**What this task involves**
Among the entries below, please repeat exactly and only the lines from the line containing "Gate-level depths: netlist of run 1." to the line containing "synth-edff-count 0 \", both lines included.

*** Given data ***

==> src/rtl/hub_chirp_resp.sv <==
module hub_chirp_resp #(
  parameter int RESET_TICKS = 10000,
  parameter int FILT_TICKS  = 3,
  parameter int BIT_TICKS   = 50,
  parameter int GUARD_TICKS = 300
) (
  input  logic clk,
  input  logic rst_n,
  input  logic port_reset,
  input  logic port_is_ls,
  input  logic dev_chirp_k,
  input  logic tick,
  output logic drv_se0,
  output logic drv_chirp_k,
  output logic drv_chirp_j,
  output logic hs_port
);
  localparam int CW = $clog2(RESET_TICKS + 1);
  localparam int BW = $clog2(BIT_TICKS + 1);
  localparam int FW = $clog2(FILT_TICKS + 1);
  localparam logic [CW-1:0] T_END  = CW'(RESET_TICKS - 1);
  localparam logic [CW-1:0] T_LAST = CW'(RESET_TICKS - GUARD_TICKS - BIT_TICKS);
  localparam logic [BW-1:0] B_END  = BW'(BIT_TICKS - 1);
  localparam logic [FW-1:0] F_END  = FW'(FILT_TICKS - 1);

  typedef enum logic [2:0] {S_IDLE, S_LISTEN, S_DEVK, S_CHK, S_CHJ, S_TAIL} st_t;

  st_t           st;
  logic [CW-1:0] t0;
  logic [BW-1:0] t2;
  logic [FW-1:0] fc;
  logic          chirped;

  wire [CW-1:0] t0_nxt  = t0 + CW'(tick);
  wire          room    = t0_nxt <= T_LAST;
  wire          end_now = tick && (t0 == T_END);

  assign drv_chirp_k = (st == S_CHK);
  assign drv_chirp_j = (st == S_CHJ);
  assign drv_se0     = (st == S_LISTEN) || (st == S_DEVK) || (st == S_TAIL);

  always_ff @(posedge clk or negedge rst_n) begin
    if (!rst_n) begin
      st      <= S_IDLE;
      t0      <= '0;
      t2      <= '0;
      fc      <= '0;
      chirped <= 1'b0;
      hs_port <= 1'b0;
    end else if (st == S_IDLE) begin
      if (port_reset) begin
        st      <= S_LISTEN;
        t0      <= '0;
        fc      <= '0;
        chirped <= 1'b0;
        hs_port <= 1'b0;
      end
    end else begin
      t0 <= t0_nxt;
      if (end_now) begin
        st      <= S_IDLE;
        hs_port <= chirped;
      end else begin
        case (st)
          S_LISTEN:
            if (dev_chirp_k && !port_is_ls) begin
              if (tick) begin
                if (fc == F_END) st <= S_DEVK;
                else             fc <= fc + 1'b1;
              end
            end else begin
              fc <= '0;
            end
          S_DEVK:
            if (!dev_chirp_k) begin
              if (room) begin
                st      <= S_CHK;
                t2      <= '0;
                chirped <= 1'b1;
              end else begin
                st <= S_TAIL;
              end
            end
          S_CHK, S_CHJ:
            if (tick) begin
              if (t2 == B_END) begin
                t2 <= '0;
                if (!room)            st <= S_TAIL;
                else if (st == S_CHK) st <= S_CHJ;
                else                  st <= S_CHK;
              end else begin
                t2 <= t2 + 1'b1;
              end
            end
          default: ;
        endcase
      end
    end
  end
endmodule

==> config.mk <==
export PLATFORM = sky130hd
export DESIGN_NAME = hub_chirp_resp
export DESIGN_NICKNAME = d
export VERILOG_FILES = /design/src/rtl/hub_chirp_resp.sv
export SDC_FILE = /design/constraint.sdc
export NUM_CORES = 1
export LEC_CHECK = 0
export ABC_CLOCK_PERIOD_IN_PS = 5900
export BUFFER_PORTS_ARGS = -buffer_cell sky130_fd_sc_hd__buf_2
export CAP_MARGIN = 20
export CORE_MARGIN = 8
export CORE_UTILIZATION = 45
export DETAILED_ROUTE_END_ITERATION = 10
export MAX_ROUTING_LAYER = met4
export PLACE_DENSITY_LB_ADDON = 0.15
export SKIP_LAST_GASP = 1
export SLEW_MARGIN = 25
export SYNTH_ARGS = -nofsm -noshare
export SYNTH_HDL_FRONTEND = slang
export SYNTH_SLANG_ARGS = --single-unit
==> constraint.sdc <==
create_clock -name clk -period 5.9 [get_ports clk]
set_input_delay 0.59 -clock clk [delete_from_list [all_inputs] [get_ports clk]]
set_output_delay 0.59 -clock clk [all_outputs]
set_load 0.1 [all_outputs]
Word level (Yosys, flattened, before mapping)
Cells that the tools add are included.

Output and inout port bits: 4. Logic and storage cells: 87. Register bits after elaboration: 27.

Bitwise logic cells: 2. Muxes and demuxes: 35. Reduce and logical (&&, ||, !) cells: 18. Equality and inequality tests: 22. Order comparisons: 1. Add/subtract/negate cells: 3.

Operators with widths (count): 2-to-1 mux 3 bit (12); 2-to-1 mux 14 bit (2); 2-to-1 mux 6 bit (4); adder 14 x 1 -> 14 bit (1); equality test 14 bit (second input constant) (1); less-or-equal comparator 14 bit (second input constant) (1); 2-to-1 mux 2 bit (7); one-hot mux 6 bit (2 select lines) (1); AND reduction 5 bit (2); nonzero test 2 bit (5); one-hot mux 3 bit (3 select lines) (1); 2-to-1 mux 1 bit (8); != test 2 bit (second input constant) (4); != test 4 x 2 -> 1 bit (second input constant) (2); != test 4 x 3 -> 1 bit (second input constant) (2); != test 4 bit (second input constant) (2); AND reduction 8 bit (1); adder 6 x 1 -> 6 bit (second input constant) (1); equality test 3 x 2 -> 1 bit (second input constant) (2); equality test 3 bit (second input constant) (2); equality test 6 bit (second input constant) (1); != test 3 bit (second input constant) (2); AND reduction 6 bit (1); nonzero test 5 bit (1); 11 further kinds (15).

Depth between registers and ports, before layout
Gate-level depths: netlist of run 1.

Depth in word-level cells: 8. Depth in mapped cells: 10.

Worst setup path after synthesis of run 1
Ideal clock, no wire load.

Kind: in2reg. From: input port tick. To: register t2[0]. Data arrival time: 2.308 ns. Slack: 3.474 ns. Stages on the path: 8. Data required time: 5.782 ns. Cell sequence: ha_1 > nand3_1 > nor3_2 > nand3_1 > a32o_1 > a211oi_4 > o31ai_4 > a21o_1.

Cells in the longest elaborated chain, start to end: 4. Elaborated cells between the ends (all ways): 7.

Ends and longest elaborated chain: from (decl) (line 12) `input logic tick,`; adder 14 x 1 -> 14 bit (line 34) `wire [CW-1:0] t0_nxt = t0 + CW'(tick);`; less-or-equal comparator 14 bit (line 35) `wire room = t0_nxt <= T_LAST;`; != test 2 bit (no line); AND reduction 6 bit (no line) (*); to (signal assigned) (line 92) `t2 <= t2 + 1'b1;`; to (decl) (line 30) `logic [BW-1:0] t2;`.

Mark *: on every way between the ends. The rest lies on a longest branch, timed or not. A chain may end at the register's enable or synchronous reset.

Final worst setup path of run 1
Same ends and word-level chain as after synthesis.

==> flow_metrics.tcl, run 1 <==
set metrics [dict create \
    synth.distinct_cells 60 \
    htree_levels 1 \
    gp_congestion 0.887 \
    fillCellCount 473 \
    antenna_found_initial 0 \
    cts_buffers 3 \
    clock_path_buffers 2 \
    power.leakage_nw 0.866 \
    power.ir.vdd_worst_mv 0.206 \
    wl_per_cell_um 15.9 \
    synth-edff-count 0 \
    fin_worst_skew_ns 0.00500 \
    cts_resized 0 \
    fp-row-count 25 \
    cts_hold_buf 0 \
    drc 0 \
    fin_setup_tns_ns 0 \
    r2r_slack_ns 3.10 \
    ys_warn_count 0 \
    reg2regPathDepth 8 \
    avgSynthCellArea_um2 8.11 \
    fp.dieH_um 86.2 \
    layout_common_cells "dfrtp_1, o21ai_0, nand2_1, nor2_1, a21oi_1" \
    cts_setup_buffers 0 \
    portBuffers 9 \
    tritoncts "built" \
    status "finished, final reports clean" \
    finalSetupViolCount 0 \
    timing.final.max_slew_violations 0 \
    synth_nets 284 \
    grt_pass1_wl_um 9320 \
    synth.top_cell.area_share_pct 30.5 \
    fin_area_um2 2310 \
    critPathLaunchType "input port" \
    wirelength_um 5340 \
    detail-route-antenna-nets 0 \
    postPlaceCellArea_um2 2260 \
    die-area_um2 7420 \
    crit_fanout 16 \
    grt_pass1_vias 1917 \
    r2r_start "t0[0]" \
    yosysSeqAreaShare_pct 30.5 \
    final_common_cell "dfrtp_1" \
    vias 2044 \
    clk_pin_slew_ns 0.11 \
    postSynthCellCount 273 \
    vias_per_cell 6.10 \
    hold_violations 0 \
    synth_area_leaders "dfrtp_1, o21ai_0, nand2_1" \
    hpwl_um 3650 \
    initial_core_util_pct 46.9 \
    drt-pass1-iter-count 4 \
    worst_pin_slew_ns 0.945 \
    grtUsageTotal_pct 15.6 \
    timing.critical_path.to_type "register" \
    nets 280 \
    cap_violations 0 \
    die_w_um 86.2 \
    arrival_ns 3.03 \
    synth_area_um2 2210 \
    clk_latency_ns 0.29 \
    p_per_area_nw_per_um2 385 \
    async_flop_share_pct 100 \
    core_um2 4720 \
    hold_path_class "input port to asynchronous set/reset pin" \
    seqCellArea_um2 676 \
    grt_start_max_net_pins 28 \
    period_share_pct 48.0 \
    yosys_most_used_dff "dfrtp_1" \
    num_io_pins 10 \
    antenna_cells 0 \
    rsz0062_at_grt "no" \
    clkSinkCount 27 \
    drive_gt1_share_pct 12.7 \
    fmax_mhz 353 \
    multi_input_area_um2 1420 \
    relSlewSlack_pct 36.7 \
    worst-endpoint-required_ns 6.09 \
    drt_iter0_drc 93 \
    path_class "input port to register" \
    grt_overflow 0 \
    root_buffer "clkbuf_8" \
    fin_crit_ns 2.83 \
    fin_util_pct 48.8 \
    synth_seq_cells 27 \
    timing.rr.end "t2[0]" \
    syn2layout_area_growth_pct 4.18 \
    yosysTopAreaCell "dfrtp_1" \
]
[worst max path at each step]
stage	to	start	depth (start not counted)
2_1_floorplan	t2[0]	tick	8
3_3_place_gp	t2[1]	tick	9
3_5_place_dp	t2[0]	tick	9
4_1_cts	t2[0]	tick	9
5_1_grt	t2[1]	t0[0]	8
6_report	t2[0]	tick	9
[routing by layer]
layer	vias up	track usage [%]	wire, um
li1	1012	-	-
met1	995	20.2	2620
met2	30	24.2	2500
met3	7	3.06	168
met4	0	4.14	57
met5	-	-	0
[registers in the layout, indices dropped and copies added (netlist names)]
name	cells
t0	14
t2	6
st	3
fc	2
chirped	1
hs_port	1
[report_power, final]
group	switching, W	internal [W]
Sequential	0.0000871	0.000224
Combinational	0.000300	0.000159
Clock	0.0000696	0.0000483
Total	0.000456	0.000431
[critical path: stages]
cell	delay, ns
buf_2	0.14
ha_1	0.48
nand3_1	0.28
nor3_2	0.37
nand3_1	0.12
a32o_1	0.30
a211oi_4	0.37
o31ai_4	0.16
a21o_1	0.20
[cells in the mapped netlist (all sizes together), types with 7 or more instances]
master / number
nand2: 24
clkbuf: 10
nand4: 7
nand3b: 8
nand3: 10
inv: 8
dfrtp: 27
o21ai: 26
a21oi: 16
nor2: 24
nor3: 15
buf: 9
[final cells by class]
cell class / count / area share (%)
multi-input cells: 219 / 61.4
flip-flops and latches: 27 / 29.3
well taps: 67 / 3.63
repair buffers: 10 / 2.28
clock buffers: 3 / 1.79
inverters: 8 / 1.30
clock inverters: 1 / 0.325
[per-stage QoR]
step	setup WS (ns)	hold slack [ns]	instances	total power (W)
floorplan	3.47	0.294	273	0.000668
global placement	2.84	0.455	331	0.000767
detailed placement	2.80	0.455	331	0.000774
CTS	3.11	0.326	335	0.000894
global route	2.94	0.346	335	0.000967
finish	3.07	0.304	335	0.000888
[cell families after synthesis]
kind of cell             Yosys count  share of synthesized area (%)
multiplexers                       4                           1.92
flip-flops                        27                           30.5
AO/OA/AOI/OAI                     83                           25.6
buffers and inverters             27                           5.76
adder cells (fa/ha/maj)            6                           3.28
XOR/XNOR                           2                          0.791
AND/OR/NAND/NOR                  124                           32.1
No activity file was read; power rests on OpenSTA's default activity.
==> run 2: changes to the inputs <==
Settings changed: ABC_CLOCK_PERIOD_IN_PS 5900 to 2900.
Clock period 5.9 ns to 2.9 ns, I/O delays scaled along.
==> flow_metrics.tcl, run 2 (synthesis gave the netlist of run 1 again) <==
set metrics [dict create \
    status "finished, final reports clean" \
    drt_iter0_drc 67 \
    multi_input_area_um2 1420 \
    clock_path_buffers 2 \
    clk_pin_slew_ns 0.09 \
    largest_register "t0" \
    finalNonFillerCells 341 \
    power.leakage_nw 0.898 \
    critPathLaunchType "register" \
    gp_congestion 0.916 \
    r2r_slack_ns 0.33 \
    cts_hold_buf 0 \
    timing.rr.end "t2[0]" \
    cp_slowest_cell "dfrtp_1" \
    root_buffer "clkbuf_8" \
    vias 2001 \
    fin_setup_tns_ns 0 \
    grtUsageTotal_pct 14.9 \
    worst-endpoint-required_ns 3.06 \
    syn2layout_area_growth_pct 6.05 \
    reg2regPathDepth 7 \
    initial_core_util_pct 46.9 \
    largest_reg_flops 14 \
    fin_area_um2 2350 \
    power.ir.vdd_worst_mv 0.440 \
    p_total_w 0.00178 \
    relSlewSlack_pct 53.9 \
    vias_per_cell 5.87 \
    fmax_mhz 389 \
    timing.final.max_slew_violations 0 \
    seqCellArea_um2 676 \
    drive_gt1_share_pct 14.2 \
    core_um2 4720 \
    fp.dieH_um 86.2 \
    placed_cells 337 \
    cpPeakStageDelay_ns 0.60 \
    nets 286 \
    fin_worst_skew_ns 0.00496 \
    cts_setup_buffers 0 \
    p_per_area_nw_per_um2 757 \
    antenna_cells 0 \
    tritoncts "built" \
    layout_common_cells "dfrtp_1, o21ai_0, nand2_1, nor2_1, a21oi_1" \
    wirelength_um 5010 \
    htree_levels 1 \
    grt_pass1_vias 1832 \
    grt_start_max_net_pins 28 \
    num_io_pins 10 \
    clkSinkCount 27 \
    cap_violations 0 \
    cts_buffers 3 \
    clk_latency_ns 0.26 \
    drt-pass1-iter-count 4 \
    r2r_start "t0[2]" \
    die-area_um2 7420 \
    die_w_um 86.2 \
    rsz0062_at_grt "no" \
    crit_fanout 13 \
    hold_violations 0 \
    portBuffers 9 \
    path_class "register to register" \
    finalSetupViolCount 0 \
    worst_pin_slew_ns 0.685 \
    hpwl_um 3640 \
    arrival_ns 2.73 \
    grt_pass1_wl_um 8890 \
    fin_crit_ns 2.57 \
    fillCellCount 477 \
    detail-route-antenna-nets 0 \
    antenna_found_initial 0 \
    crit_chain "nand4_2, or3_1, a32oi_1, a211oi_1, a211oi_4, o31ai_4, a21o_1" \
    period_share_pct 88.6 \
    final_common_cell "dfrtp_1" \
    drc 0 \
    timing.critical_path.to_type "register" \
    reg_top3 "t0: 14 flops, t2: 6 flops, st: 3 flops" \
    hold_path_class "input port to asynchronous set/reset pin" \
    postPlaceCellArea_um2 2300 \
    wl_per_cell_um 14.7 \
    cts_resized 0 \
    grt_overflow 0 \
    fp-row-count 25 \
    whs_ns 0.0238 \
]
-- run 2: changes by cell type in the layout (fill, tap and decap cells not counted) --
cell,previous run,this run
buf_4,1,7
clkbuf_1,0,1
clkinvlp_4,1,0
-- run 2: cell type report --
cell class,instances,area share (%)
multi-input combinational,219,60.3
sequential,27,28.8
timing repair buffer,16,4.16
tap,67,3.57
clock buffer,4,1.92
inverter,8,1.28
-- run 2: metrics by stage --
| stage | setup slack, ns | utilization, % |
|---|---|---|
| 2_1_floorplan | 0.682 | - |
| 3_3_place_gp | 0.345 | 48.8 |
| 3_5_place_dp | 0.312 | 48.8 |
| 4_1_cts | 0.335 | 49.7 |
| 5_1_grt | 0.151 | 49.7 |
| 6_report | 0.330 | 49.7 |
-- run 2: per-layer routing --
layer	GRT usage [%]	share of wire [%]
met1	19.9	47
met2	23.0	47
met3	2.39	4.6
met4	3.34	0.96
met5	-	0
-- run 2: critical path: cells and delay by family (launching register included) --
family | cells | cell delay [ns]
AOI/OAI and AO/OA | 5 | 1.13
and+or+nand+nor | 2 | 0.74
DFF | 1 | 0.60
-- run 2: how the worst max path moves through the flow --
stage | from | to | slack (ns) | cells after the start
2_1_floorplan | t0[0] | t2[0] | 0.68 | 8
3_3_place_gp | tick | t2[5] | 0.34 | 9
3_5_place_dp | tick | t2[0] | 0.31 | 9
4_1_cts | t0[1] | t2[0] | 0.33 | 7
5_1_grt | t0[0] | t2[4] | 0.15 | 8
6_report | t0[2] | t2[0] | 0.33 | 7
-- run 2: power breakdown --
group / internal (W) / leakage (nW) / switching [W]
logic: 0.000347 / 0.510 / 0.000597
registers: 0.000457 / 0.365 / 0.000168
clock network: 0.0000981 / 0.0228 / 0.000111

*** End of Given data ***

**Result for this exercise**
Gate-level depths: netlist of run 1.

Depth in word-level cells: 8. Depth in mapped cells: 10.

Worst setup path after synthesis of run 1
Ideal clock, no wire load.

Kind: in2reg. From: input port tick. To: register t2[0]. Data arrival time: 2.308 ns. Slack: 3.474 ns. Stages on the path: 8. Data required time: 5.782 ns. Cell sequence: ha_1 > nand3_1 > nor3_2 > nand3_1 > a32o_1 > a211oi_4 > o31ai_4 > a21o_1.

Cells in the longest elaborated chain, start to end: 4. Elaborated cells between the ends (all ways): 7.

Ends and longest elaborated chain: from (decl) (line 12) `input logic tick,`; adder 14 x 1 -> 14 bit (line 34) `wire [CW-1:0] t0_nxt = t0 + CW'(tick);`; less-or-equal comparator 14 bit (line 35) `wire room = t0_nxt <= T_LAST;`; != test 2 bit (no line); AND reduction 6 bit (no line) (*); to (signal assigned) (line 92) `t2 <= t2 + 1'b1;`; to (decl) (line 30) `logic [BW-1:0] t2;`.

Mark *: on every way between the ends. The rest lies on a longest branch, timed or not. A chain may end at the register's enable or synchronous reset.

Final worst setup path of run 1
Same ends and word-level chain as after synthesis.

==> flow_metrics.tcl, run 1 <==
set metrics [dict create \
    synth.distinct_cells 60 \
    htree_levels 1 \
    gp_congestion 0.887 \
    fillCellCount 473 \
    antenna_found_initial 0 \
    cts_buffers 3 \
    clock_path_buffers 2 \
    power.leakage_nw 0.866 \
    power.ir.vdd_worst_mv 0.206 \
    wl_per_cell_um 15.9 \
    synth-edff-count 0 \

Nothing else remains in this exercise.